We obtain the packet’s arrival delay through the timestamp information carried by the packet and estimate the RTT by doubling this arrival delay. As shown in Fig. 8, DCQCN exhibits significantly higher delays compared to the other three methods. TCN, which utilizes packet delay as the ECN marking threshold, maintains relatively stable performance in terms of packet RTT. Overall, both P4QCN and our proposed algorithm demonstrate good performance in terms of RTT. The average delay information obtained through computation indicates that the strategy proposed in this article reduces the delay by 89.4%, 5.3%, and 47% compared to DCQCN, P4QCN, and TCN, respectively. Notably, both this strategy and P4QCN employ a two-point architecture. It is evident that a two-point architecture, compared to a three-point architecture, effectively reduces network latency.

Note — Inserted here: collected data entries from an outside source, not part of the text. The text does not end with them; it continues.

File: config.mk
export PLATFORM = sky130hd
export DESIGN_NAME = pml_top
export DESIGN_NICKNAME = d
export VERILOG_FILES = /design/src/hdl/pml_pkg.sv /design/src/hdl/pml_conv_seq.sv /design/src/hdl/pml_limit_cmp.sv /design/src/hdl/pml_top.sv
export SDC_FILE = /design/constraint.sdc
export NUM_CORES = 1
export LEC_CHECK = 0
export BUFFER_PORTS_ARGS = -buffer_cell sky130_fd_sc_hd__buf_2
export CORE_ASPECT_RATIO = 1.75
export CORE_MARGIN = 2
export CORE_UTILIZATION = 60
export DETAILED_ROUTE_END_ITERATION = 10
export HOLD_SLACK_MARGIN = 0.02
export PLACE_DENSITY = 0.87
export SYNTH_ARGS = -nofsm -noshare
export SYNTH_HDL_FRONTEND = slang
export SYNTH_SLANG_ARGS = --single-unit
File: constraint.sdc
create_clock -name sys_clk -period 7.5 [get_ports sys_clk]
set_input_delay 1.125 -clock sys_clk [delete_from_list [all_inputs] [get_ports sys_clk]]
set_output_delay 1.125 -clock sys_clk [all_outputs]
set_load 0.005 [all_outputs]
File: src/hdl/pml_pkg.sv
// constants and types of the power monitor fault-limit block
`default_nettype none
package pml_pkg;
	localparam int CLK_MHZ = 20;
	localparam int MATH_US = 25;
	localparam int RES_W   = 16;
	localparam int POW_W   = 24;
	localparam int LIM_W   = 16;
	localparam int CNT_W   = 24;
	localparam int FLT_N   = 3;
	localparam int ST_W    = 4;

	localparam logic [7:0] OFF_CFG    = 8'h00;
	localparam logic [7:0] OFF_ADC    = 8'h04;
	localparam logic [7:0] OFF_CUR    = 8'h08;
	localparam logic [7:0] OFF_BUS    = 8'h0C;
	localparam logic [7:0] OFF_TEMP   = 8'h10;
	localparam logic [7:0] OFF_POW    = 8'h14;
	localparam logic [7:0] OFF_COL    = 8'h18;
	localparam logic [7:0] OFF_BUSOV  = 8'h1C;
	localparam logic [7:0] OFF_PWRLIM = 8'h20;
	localparam logic [7:0] OFF_STAT   = 8'h24;
	localparam logic [7:0] OFF_MASK   = 8'h28;
	localparam logic [7:0] OFF_FLT    = 8'h2C;

	localparam logic [15:0] ADC_RST    = 16'hFB68;
	localparam logic [15:0] COL_RST    = 16'h7FFF;
	localparam logic [15:0] BUSOV_RST  = 16'h7FFF;
	localparam logic [15:0] PWRLIM_RST = 16'hFFFF;
	localparam logic [3:0]  MASK_RST   = 4'h0;

	localparam int CFG_SRST_BIT  = 15;
	localparam int ADC_CONT_BIT  = 15;
	localparam int ADC_BUS_LSB   = 9;
	localparam int ADC_SHUNT_LSB = 6;
	localparam int ADC_TEMP_LSB  = 3;
	localparam int FLT_CUR       = 0;
	localparam int FLT_BUS       = 1;
	localparam int FLT_POW       = 2;
	localparam int ST_CNVR       = 3;

	typedef enum logic [1:0] {
		PH_IDLE  = 2'b00,
		PH_TEMP  = 2'b01,
		PH_SHUNT = 2'b11,
		PH_BUS   = 2'b10
	} pml_phase_type;

	// conversion time in microseconds for a 3-bit code
	function automatic int conv_us(input logic [2:0] code);
		case (code)
			3'h0: conv_us = 50;
			3'h1: conv_us = 84;
			3'h2: conv_us = 150;
			3'h3: conv_us = 280;
			3'h4: conv_us = 540;
			3'h5: conv_us = 1052;
			3'h6: conv_us = 2074;
			default: conv_us = 4120;
		endcase
	endfunction
endpackage
`default_nettype wire

File: src/hdl/pml_conv_seq.sv
// conversion sequencer: temperature, shunt, bus phases
`timescale 1ns/10ps
`default_nettype none
module pml_conv_seq
	import pml_pkg::*;
#(
	parameter int CYC_PER_US = CLK_MHZ
) (
	// clock and reset
	input  wire logic       sys_clk,
	input  wire logic       rst_b,
	// control
	input  wire logic       runCont,
	input  wire logic [2:0] tempCode,
	input  wire logic [2:0] shuntCode,
	input  wire logic [2:0] busCode,
	// phase ends and busy
	output logic            tempDone,
	output logic            shuntDone,
	output logic            busDone,
	output logic            busy
);
	pml_phase_type    phase;
	pml_phase_type    next_phase;
	logic [CNT_W-1:0] cnt;
	logic [CNT_W-1:0] limit;
	logic             last;

	always_comb begin
		case (phase)
			PH_TEMP:  limit = CNT_W'(conv_us(tempCode) * CYC_PER_US - 1);
			PH_SHUNT: limit = CNT_W'(conv_us(shuntCode) * CYC_PER_US - 1);
			PH_BUS:   limit = CNT_W'(conv_us(busCode) * CYC_PER_US - 1);
			default:  limit = '0;
		endcase
	end
	// >= so a code change mid-phase cannot strand the counter
	assign last = (phase != PH_IDLE) && (cnt >= limit);

	always_comb begin
		case (phase)
			PH_IDLE:  next_phase = runCont ? PH_TEMP : PH_IDLE;
			PH_TEMP:  next_phase = last ? PH_SHUNT : PH_TEMP;
			PH_SHUNT: next_phase = last ? PH_BUS : PH_SHUNT;
			PH_BUS:   next_phase = !last ? PH_BUS : (runCont ? PH_TEMP : PH_IDLE);
			default:  next_phase = PH_IDLE;
		endcase
	end

	always_ff @(posedge sys_clk or negedge rst_b) begin
		if (!rst_b) begin
			phase <= PH_IDLE;
		end else begin
			phase <= next_phase;
		end
	end

	always_ff @(posedge sys_clk or negedge rst_b) begin
		if (!rst_b) begin
			cnt <= '0;
		end else if (last || phase == PH_IDLE) begin
			cnt <= '0;
		end else begin
			cnt <= cnt + 1'b1;
		end
	end

	assign tempDone  = last && phase == PH_TEMP;
	assign shuntDone = last && phase == PH_SHUNT;
	assign busDone   = last && phase == PH_BUS;
	assign busy      = phase != PH_IDLE;

	property p_temp_then_shunt;
		@(posedge sys_clk) disable iff (!rst_b)
		tempDone |=> phase == PH_SHUNT && cnt == '0;
	endproperty
	a_temp_then_shunt: assert property (p_temp_then_shunt)
		else $error("shunt phase did not follow temperature");
endmodule
`default_nettype wire

File: src/hdl/pml_limit_cmp.sv
// limit comparators for current, bus voltage and power
`timescale 1ns/10ps
`default_nettype none
module pml_limit_cmp
	import pml_pkg::*;
(
	// results
	input  wire logic [RES_W-1:0] curRes,
	input  wire logic [RES_W-1:0] busRes,
	input  wire logic [POW_W-1:0] powRes,
	// limits
	input  wire logic [LIM_W-1:0] curLim,
	input  wire logic [LIM_W-1:0] busLim,
	input  wire logic [LIM_W-1:0] powLim,
	// over-limit flags
	output logic [FLT_N-1:0]      overLimit
);
	// signed, same units as the result
	assign overLimit[FLT_CUR] = $signed(curRes) > $signed(curLim);
	assign overLimit[FLT_BUS] = $signed(busRes) > $signed(busLim);
	// one limit count is 256 power counts
	assign overLimit[FLT_POW] = powRes[POW_W-1 -: LIM_W] > powLim;
endmodule
`default_nettype wire

File: src/hdl/pml_top.sv
// power monitor fault-limit block with apb registers
//
// The APB slave port and the register offsets were decided locally.
`timescale 1ns/10ps
`default_nettype none
module pml_top
	import pml_pkg::*;
#(
	parameter int CYC_PER_US = CLK_MHZ
) (
	// clock and reset
	input  wire logic             sys_clk,
	input  wire logic             rst_b,
	// apb slave
	input  wire logic             psel,
	input  wire logic             penable,
	input  wire logic             pwrite,
	input  wire logic [7:0]       paddr,
	input  wire logic [31:0]      pwdata,
	output logic [31:0]           prdata,
	output logic                  pready,
	output logic                  pslverr,
	// converted samples from the front end
	input  wire logic [RES_W-1:0] tempSample,
	input  wire logic [RES_W-1:0] currentSample,
	input  wire logic [RES_W-1:0] busSample,
	input  wire logic [POW_W-1:0] powerSample,
	// alert and interrupt
	output logic                  alertOut,
	output logic                  irq
);
	localparam int MATH_CYC = MATH_US * CYC_PER_US;
	localparam int MAX_CYC  = 4120 * CYC_PER_US;

	if (CYC_PER_US < 1 || MAX_CYC >= (1 << CNT_W)) begin : g_bad_rate
		$error("CYC_PER_US out of range");
	end

	// configuration and status
	logic [15:0]      adcCfg;
	logic [LIM_W-1:0] colLimit;
	logic [LIM_W-1:0] busOvervoltageLimit;
	logic [LIM_W-1:0] powLimit;
	logic [ST_W-1:0]  mask;
	logic [ST_W-1:0]  status;
	logic [ST_W-1:0]  next_status;

	// results
	logic [RES_W-1:0] tempRes;
	logic [RES_W-1:0] curRes;
	logic [RES_W-1:0] busRes;
	logic [POW_W-1:0] powRes;
	logic [RES_W-1:0] tempStage;
	logic [RES_W-1:0] curStage;
	logic [RES_W-1:0] busStage;
	logic [POW_W-1:0] powStage;
	logic [FLT_N-1:0] fault;
	logic [FLT_N-1:0] cmpOut;

	// sequencing
	logic             tempDone;
	logic             shuntDone;
	logic             busDone;
	logic             seqBusy;
	logic             mathBusy;
	logic [CNT_W-1:0] mathCnt;
	logic             resultsLoad;

	// bus
	logic             wrEn;
	logic             rdSetup;
	logic             srstReq;
	logic [31:0]      rdMux;

	function automatic logic is_mapped(input logic [7:0] addr);
		case (addr)
			OFF_CFG, OFF_ADC, OFF_CUR, OFF_BUS, OFF_TEMP, OFF_POW,
			OFF_COL, OFF_BUSOV, OFF_PWRLIM, OFF_STAT, OFF_MASK,
			OFF_FLT: is_mapped = 1'b1;
			default: is_mapped = 1'b0;
		endcase
	endfunction

	function automatic logic [31:0] sext16(input logic [15:0] v);
		sext16 = {{16{v[15]}}, v};
	endfunction

	pml_conv_seq #(
		.CYC_PER_US (CYC_PER_US)
	) u_seq (
		.sys_clk   (sys_clk),
		.rst_b     (rst_b),
		.runCont   (adcCfg[ADC_CONT_BIT]),
		.tempCode  (adcCfg[ADC_TEMP_LSB +: 3]),
		.shuntCode (adcCfg[ADC_SHUNT_LSB +: 3]),
		.busCode   (adcCfg[ADC_BUS_LSB +: 3]),
		.tempDone  (tempDone),
		.shuntDone (shuntDone),
		.busDone   (busDone),
		.busy      (seqBusy)
	);

	// compare staged values so results and flags move together
	pml_limit_cmp u_cmp (
		.curRes    (curStage),
		.busRes    (busStage),
		.powRes    (powStage),
		.curLim    (colLimit),
		.busLim    (busOvervoltageLimit),
		.powLim    (powLimit),
		.overLimit (cmpOut)
	);

	// apb: zero wait states, error on unmapped address
	assign pready  = 1'b1;
	assign pslverr = psel && penable && !is_mapped(paddr);
	assign wrEn    = psel && penable && pwrite && is_mapped(paddr);
	assign rdSetup = psel && !penable && !pwrite;
	assign srstReq = wrEn && paddr == OFF_CFG && pwdata[CFG_SRST_BIT];

	// configuration and limits; power-on and soft reset defaults
	always_ff @(posedge sys_clk or negedge rst_b) begin
		if (!rst_b) begin
			adcCfg              <= ADC_RST;
			colLimit            <= COL_RST;
			busOvervoltageLimit <= BUSOV_RST;
			powLimit            <= PWRLIM_RST;
			mask                <= MASK_RST;
		end else if (srstReq) begin
			adcCfg              <= ADC_RST;
			colLimit            <= COL_RST;
			busOvervoltageLimit <= BUSOV_RST;
			powLimit            <= PWRLIM_RST;
			mask                <= MASK_RST;
		end else if (wrEn) begin
			case (paddr)
				OFF_ADC:    adcCfg <= pwdata[15:0];
				OFF_COL:    colLimit <= pwdata[LIM_W-1:0];
				OFF_BUSOV:  busOvervoltageLimit <= pwdata[LIM_W-1:0];
				OFF_PWRLIM: powLimit <= pwdata[LIM_W-1:0];
				OFF_MASK:   mask <= pwdata[ST_W-1:0];
				default:    ;
			endcase
		end
	end

	// capture each sample as its phase ends
	always_ff @(posedge sys_clk or negedge rst_b) begin
		if (!rst_b) begin
			tempStage <= '0;
			curStage  <= '0;
			busStage  <= '0;
			powStage  <= '0;
		end else begin
			if (tempDone) begin
				tempStage <= tempSample;
			end
			if (shuntDone) begin
				curStage <= currentSample;
			end
			if (busDone) begin
				busStage <= busSample;
				powStage <= powerSample;
			end
		end
	end

	// background arithmetic delay after the bus phase
	always_ff @(posedge sys_clk or negedge rst_b) begin
		if (!rst_b) begin
			mathBusy <= 1'b0;
			mathCnt  <= '0;
		end else if (busDone) begin
			mathBusy <= 1'b1;
			mathCnt  <= CNT_W'(MATH_CYC - 1);
		end else if (mathBusy && mathCnt == '0) begin
			mathBusy <= 1'b0;
		end else if (mathBusy) begin
			mathCnt <= mathCnt - 1'b1;
		end
	end
	assign resultsLoad = mathBusy && mathCnt == '0;

	// faults only change when a finished result is compared
	always_ff @(posedge sys_clk or negedge rst_b) begin
		if (!rst_b) begin
			tempRes  <= '0;
			curRes   <= '0;
			busRes   <= '0;
			powRes   <= '0;
			fault    <= '0;
			alertOut <= 1'b0;
		end else if (resultsLoad) begin
			tempRes  <= tempStage;
			curRes   <= curStage;
			busRes   <= busStage;
			powRes   <= powStage;
			fault    <= cmpOut;
			alertOut <= |cmpOut;
		end
	end

	// sticky status, write one to clear; a new event wins
	always_comb begin
		next_status = status;
		if (wrEn && paddr == OFF_STAT) begin
			next_status = status & ~pwdata[ST_W-1:0];
		end
		if (resultsLoad) begin
			next_status = next_status | {1'b1, cmpOut};
		end
	end

	always_ff @(posedge sys_clk or negedge rst_b) begin
		if (!rst_b) begin
			status <= '0;
		end else begin
			status <= next_status;
		end
	end

	always_ff @(posedge sys_clk or negedge rst_b) begin
		if (!rst_b) begin
			irq <= 1'b0;
		end else begin
			irq <= |(next_status & mask);
		end
	end

	// read data is latched in the setup phase
	always_comb begin
		case (paddr)
			OFF_ADC:    rdMux = {16'h0000, adcCfg};
			OFF_CUR:    rdMux = sext16(curRes);
			OFF_BUS:    rdMux = sext16(busRes);
			OFF_TEMP:   rdMux = sext16(tempRes);
			OFF_POW:    rdMux = {8'h00, powRes};
			OFF_COL:    rdMux = {16'h0000, colLimit};
			OFF_BUSOV:  rdMux = {16'h0000, busOvervoltageLimit};
			OFF_PWRLIM: rdMux = {16'h0000, powLimit};
			OFF_STAT:   rdMux = {28'h0000000, status};
			OFF_MASK:   rdMux = {28'h0000000, mask};
			OFF_FLT:    rdMux = {29'h0000000, fault};
			default:    rdMux = 32'h00000000;
		endcase
	end

	always_ff @(posedge sys_clk or negedge rst_b) begin
		if (!rst_b) begin
			prdata <= 32'h00000000;
		end else if (rdSetup) begin
			prdata <= is_mapped(paddr) ? rdMux : 32'h00000000;
		end
	end

	// helper state for the checks below
	logic             firstCycle;
	logic             latRun;
	logic [CNT_W-1:0] latCnt;
	logic [CNT_W-1:0] latBound;
	logic [CNT_W-1:0] busBound;

	always_ff @(posedge sys_clk or negedge rst_b) begin
		if (!rst_b) begin
			firstCycle <= 1'b1;
		end else begin
			firstCycle <= 1'b0;
		end
	end

	always_ff @(posedge sys_clk or negedge rst_b) begin
		if (!rst_b) begin
			latRun <= 1'b0;
			latCnt <= '0;
		end else if (shuntDone) begin
			latRun <= 1'b1;
			latCnt <= '0;
		end else if (resultsLoad) begin
			latRun <= 1'b0;
		end else if (latRun) begin
			latCnt <= latCnt + 1'b1;
		end
	end
	assign busBound = CNT_W'((conv_us(adcCfg[ADC_BUS_LSB +: 3]) + MATH_US) * CYC_PER_US);
	// keep the largest bound seen: a lowered code cannot cut a phase already past it
	always_ff @(posedge sys_clk or negedge rst_b) begin
		if (!rst_b) begin
			latBound <= '0;
		end else if (shuntDone || (latRun && busBound > latBound)) begin
			latBound <= busBound;
		end
	end

	property p_cont_default;
		@(posedge sys_clk) disable iff (!rst_b)
		firstCycle |-> ##[1:2] seqBusy;
	endproperty
	a_cont_default: assert property (p_cont_default)
		else $error("conversions did not start after reset");

	property p_reset_values;
		@(posedge sys_clk) disable iff (!rst_b)
		firstCycle |-> adcCfg == ADC_RST && colLimit == COL_RST
			&& busOvervoltageLimit == BUSOV_RST && powLimit == PWRLIM_RST;
	endproperty
	a_reset_values: assert property (p_reset_values)
		else $error("settings not at defaults after reset");

	property p_cur_cmp;
		@(posedge sys_clk) disable iff (!rst_b)
		resultsLoad && !wrEn |=> fault[FLT_CUR] == ($signed(curRes) > $signed(colLimit));
	endproperty
	a_cur_cmp: assert property (p_cur_cmp)
		else $error("current fault disagrees with limit");

	property p_bus_cmp;
		@(posedge sys_clk) disable iff (!rst_b)
		resultsLoad && !wrEn |=> fault[FLT_BUS] == ($signed(busRes) > $signed(busOvervoltageLimit));
	endproperty
	a_bus_cmp: assert property (p_bus_cmp)
		else $error("bus fault disagrees with limit");

	property p_pow_cmp;
		@(posedge sys_clk) disable iff (!rst_b)
		resultsLoad && !wrEn |=> fault[FLT_POW] == (powRes[23:8] > powLimit);
	endproperty
	a_pow_cmp: assert property (p_pow_cmp)
		else $error("power fault disagrees with limit");

	property p_signed_read;
		@(posedge sys_clk) disable iff (!rst_b)
		rdSetup && paddr == OFF_CUR |=> prdata == {{16{$past(curRes[15])}}, $past(curRes)};
	endproperty
	a_signed_read: assert property (p_signed_read)
		else $error("current read not sign extended");

	property p_latency;
		@(posedge sys_clk) disable iff (!rst_b)
		resultsLoad && latRun |-> latCnt <= latBound;
	endproperty
	a_latency: assert property (p_latency)
		else $error("result later than latency bound");

	property p_fault_hold;
		@(posedge sys_clk) disable iff (!rst_b)
		!resultsLoad |=> $stable(fault) && $stable(alertOut);
	endproperty
	a_fault_hold: assert property (p_fault_hold)
		else $error("fault changed without a compare");

	property p_alert_follow;
		@(posedge sys_clk) disable iff (!rst_b)
		resultsLoad |=> alertOut == $past(|cmpOut) ##1 alertOut == (|fault);
	endproperty
	a_alert_follow: assert property (p_alert_follow)
		else $error("alert does not follow latest compare");

	property p_seq_bus_after_shunt;
		@(posedge sys_clk) disable iff (!rst_b)
		shuntDone |-> !busDone ##1 (seqBusy && !tempDone)[*2];
	endproperty
	a_seq_bus_after_shunt: assert property (p_seq_bus_after_shunt)
		else $error("bus phase did not follow shunt");
endmodule
`default_nettype wire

Figure 8: Scenario 1: Comparison of round trip latency of PMQECN, DCQCN, P4QCN, and TCN in links.

Download full-size image

DOI: 10.7717/peerjcs.2382/fig-8

We measured the throughput received by the H5 port as shown in Fig. 9. The link information is recorded for every packet received by the H5 port. After a period of reception, we calculated the average throughput per second over 60 s to depict the variation in port throughput within that timeframe. Excluding unstable data at the beginning and end, we selected the middle portion as our sample data (this is because the header and tail data correspond to the initial and final packets sent. We consider this portion of the data to be more random and significantly different from the data obtained during the steady operation of the transmission system. Therefore, we selected the middle portion of the data for analysis.). We computed the standard deviations and coefficients of variation (CV) under steady-state conditions for several algorithms, as depicted in Fig. 10. Relative to DCQCN, P4QCN, and TCN, our algorithm exhibits a smaller CV, indicating less relative variability in its numerical values. P4QCN, due to its two-point architecture, achieves faster feedback, but its fixed threshold approach results in relatively large fluctuations in throughput. During testing, we observed instances where throughput sharply dropped to minimum levels before gradually recovering over time. While P4QCN’s CV is smaller compared to DCQCN and TCN, its large standard deviation suggests a higher mean throughput for P4QCN. TCN shows a high CV but a small standard deviation, typically indicating a lower mean throughput with data points more tightly clustered around the mean but with larger differences between individual data points. Our algorithm incorporates dynamic threshold feedback atop rapid feedback mechanisms to reduce throughput fluctuations while ensuring throughput levels. To ensure data representativeness, statistical parameters such as sample means, confidence intervals, and overall population means are presented in Table 4. Each algorithm’s overall mean falls within the 95% confidence interval, indicating high accuracy in our estimation of the population mean based on sample data.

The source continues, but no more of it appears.